I'm so sorry that you're struggling right now.  For the time being, just remember that they are just thoughts.

Also, I'm posting the suicide hotlines.  I'm wondering if even just talking to them may not ease some of your pain for right now. 

http://forum.psychlinks.ca/suicide/4972-suicide-resources.html

Stress can be a real trigger at times - it is for me too.  Just remember that there is an ebb and flow to stress as well as these thoughts.

Here are some of my favorite threads here at Psychlinks, they've helped me through some of my darkest moments:

http://forum.psychlinks.ca/suicide/1921-when-you-feel-you-cant-go-on.html
http://forum.psychlinks.ca/suicide/15020-suicide-a-reactive-action.html
http://forum.psychlinks.ca/suicide/12706-if-you-are-thinking-about-suicide.html
http://forum.psychlinks.ca/suicide/...e-dont-let-despair-obscure-other-options.html
http://forum.psychlinks.ca/suicide/13886-hope.html#post101171


----------



## Retired (Apr 27, 2009)

*Re: Dealing with substandard Mental health care system*

Cosmo,

I am not familiar with the medical system in the U.K. so I cannot suggest ways to get the services you need.

However, it seems you have a referral to your GP who is in a position to be your best resource, given your experiences.  

When is your appointment with the GP and does this doctor have your medical history to know your past experience with anti depressants?  If not, you need to explain all this.

Is there a possibility to request the crisis team be sent out again?

Do you have local access to a crisis line?

Were any of the resource numbers suggested by Jazzey helpful?
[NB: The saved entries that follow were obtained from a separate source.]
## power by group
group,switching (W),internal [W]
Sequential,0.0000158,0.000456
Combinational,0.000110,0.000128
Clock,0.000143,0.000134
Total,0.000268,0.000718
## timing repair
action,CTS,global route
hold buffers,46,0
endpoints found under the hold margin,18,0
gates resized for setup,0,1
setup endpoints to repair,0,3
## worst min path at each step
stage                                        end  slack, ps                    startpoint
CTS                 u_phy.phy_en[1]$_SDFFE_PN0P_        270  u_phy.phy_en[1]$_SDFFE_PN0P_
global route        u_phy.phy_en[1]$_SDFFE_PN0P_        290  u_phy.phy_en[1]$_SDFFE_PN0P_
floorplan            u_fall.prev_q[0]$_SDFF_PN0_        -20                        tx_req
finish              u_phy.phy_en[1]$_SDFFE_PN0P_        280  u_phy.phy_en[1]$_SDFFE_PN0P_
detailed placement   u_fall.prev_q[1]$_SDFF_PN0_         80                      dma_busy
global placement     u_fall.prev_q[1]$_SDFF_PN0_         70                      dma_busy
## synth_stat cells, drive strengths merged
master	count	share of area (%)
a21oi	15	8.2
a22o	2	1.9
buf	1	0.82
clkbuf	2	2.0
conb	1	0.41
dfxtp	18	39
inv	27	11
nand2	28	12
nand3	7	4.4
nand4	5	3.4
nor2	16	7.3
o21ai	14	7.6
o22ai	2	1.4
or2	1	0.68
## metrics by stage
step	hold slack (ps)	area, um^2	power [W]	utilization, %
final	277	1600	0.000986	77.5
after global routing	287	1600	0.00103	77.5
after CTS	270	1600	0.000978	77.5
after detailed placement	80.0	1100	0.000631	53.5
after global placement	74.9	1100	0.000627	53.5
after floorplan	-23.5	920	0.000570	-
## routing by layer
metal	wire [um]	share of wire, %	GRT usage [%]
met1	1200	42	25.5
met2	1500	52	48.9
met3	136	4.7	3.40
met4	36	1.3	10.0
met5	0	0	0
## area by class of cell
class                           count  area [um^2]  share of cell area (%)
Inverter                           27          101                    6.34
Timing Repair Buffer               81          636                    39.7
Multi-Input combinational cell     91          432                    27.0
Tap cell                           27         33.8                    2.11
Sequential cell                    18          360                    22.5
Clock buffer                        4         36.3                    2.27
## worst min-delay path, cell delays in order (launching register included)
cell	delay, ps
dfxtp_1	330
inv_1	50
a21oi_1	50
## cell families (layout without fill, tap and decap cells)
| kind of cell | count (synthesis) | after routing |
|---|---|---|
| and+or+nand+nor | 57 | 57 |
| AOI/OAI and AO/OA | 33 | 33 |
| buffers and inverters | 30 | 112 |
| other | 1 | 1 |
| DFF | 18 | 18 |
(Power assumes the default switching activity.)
Is your husband available to you for support and to help keep you safe throughout the day and night?


----------



## Jazzey (Apr 27, 2009)

*Re: Dealing with substandard Mental health care system*

I'm adding the additional link Cosmo.  You can also reach Samaritans via email if you're not up to talking....

Samaritans Home Page-->


----------



## cosmo (Apr 28, 2009)

Thank you. 

Well that was a waste of time. I did get to see a psychiatrist (eventually). He is suspicious that it is a Bipolar disorder and that currently I am having a mixed episode, but he is not convinced enough to put me on lithium so wants to try antidepressants first. Surely that is dangerous?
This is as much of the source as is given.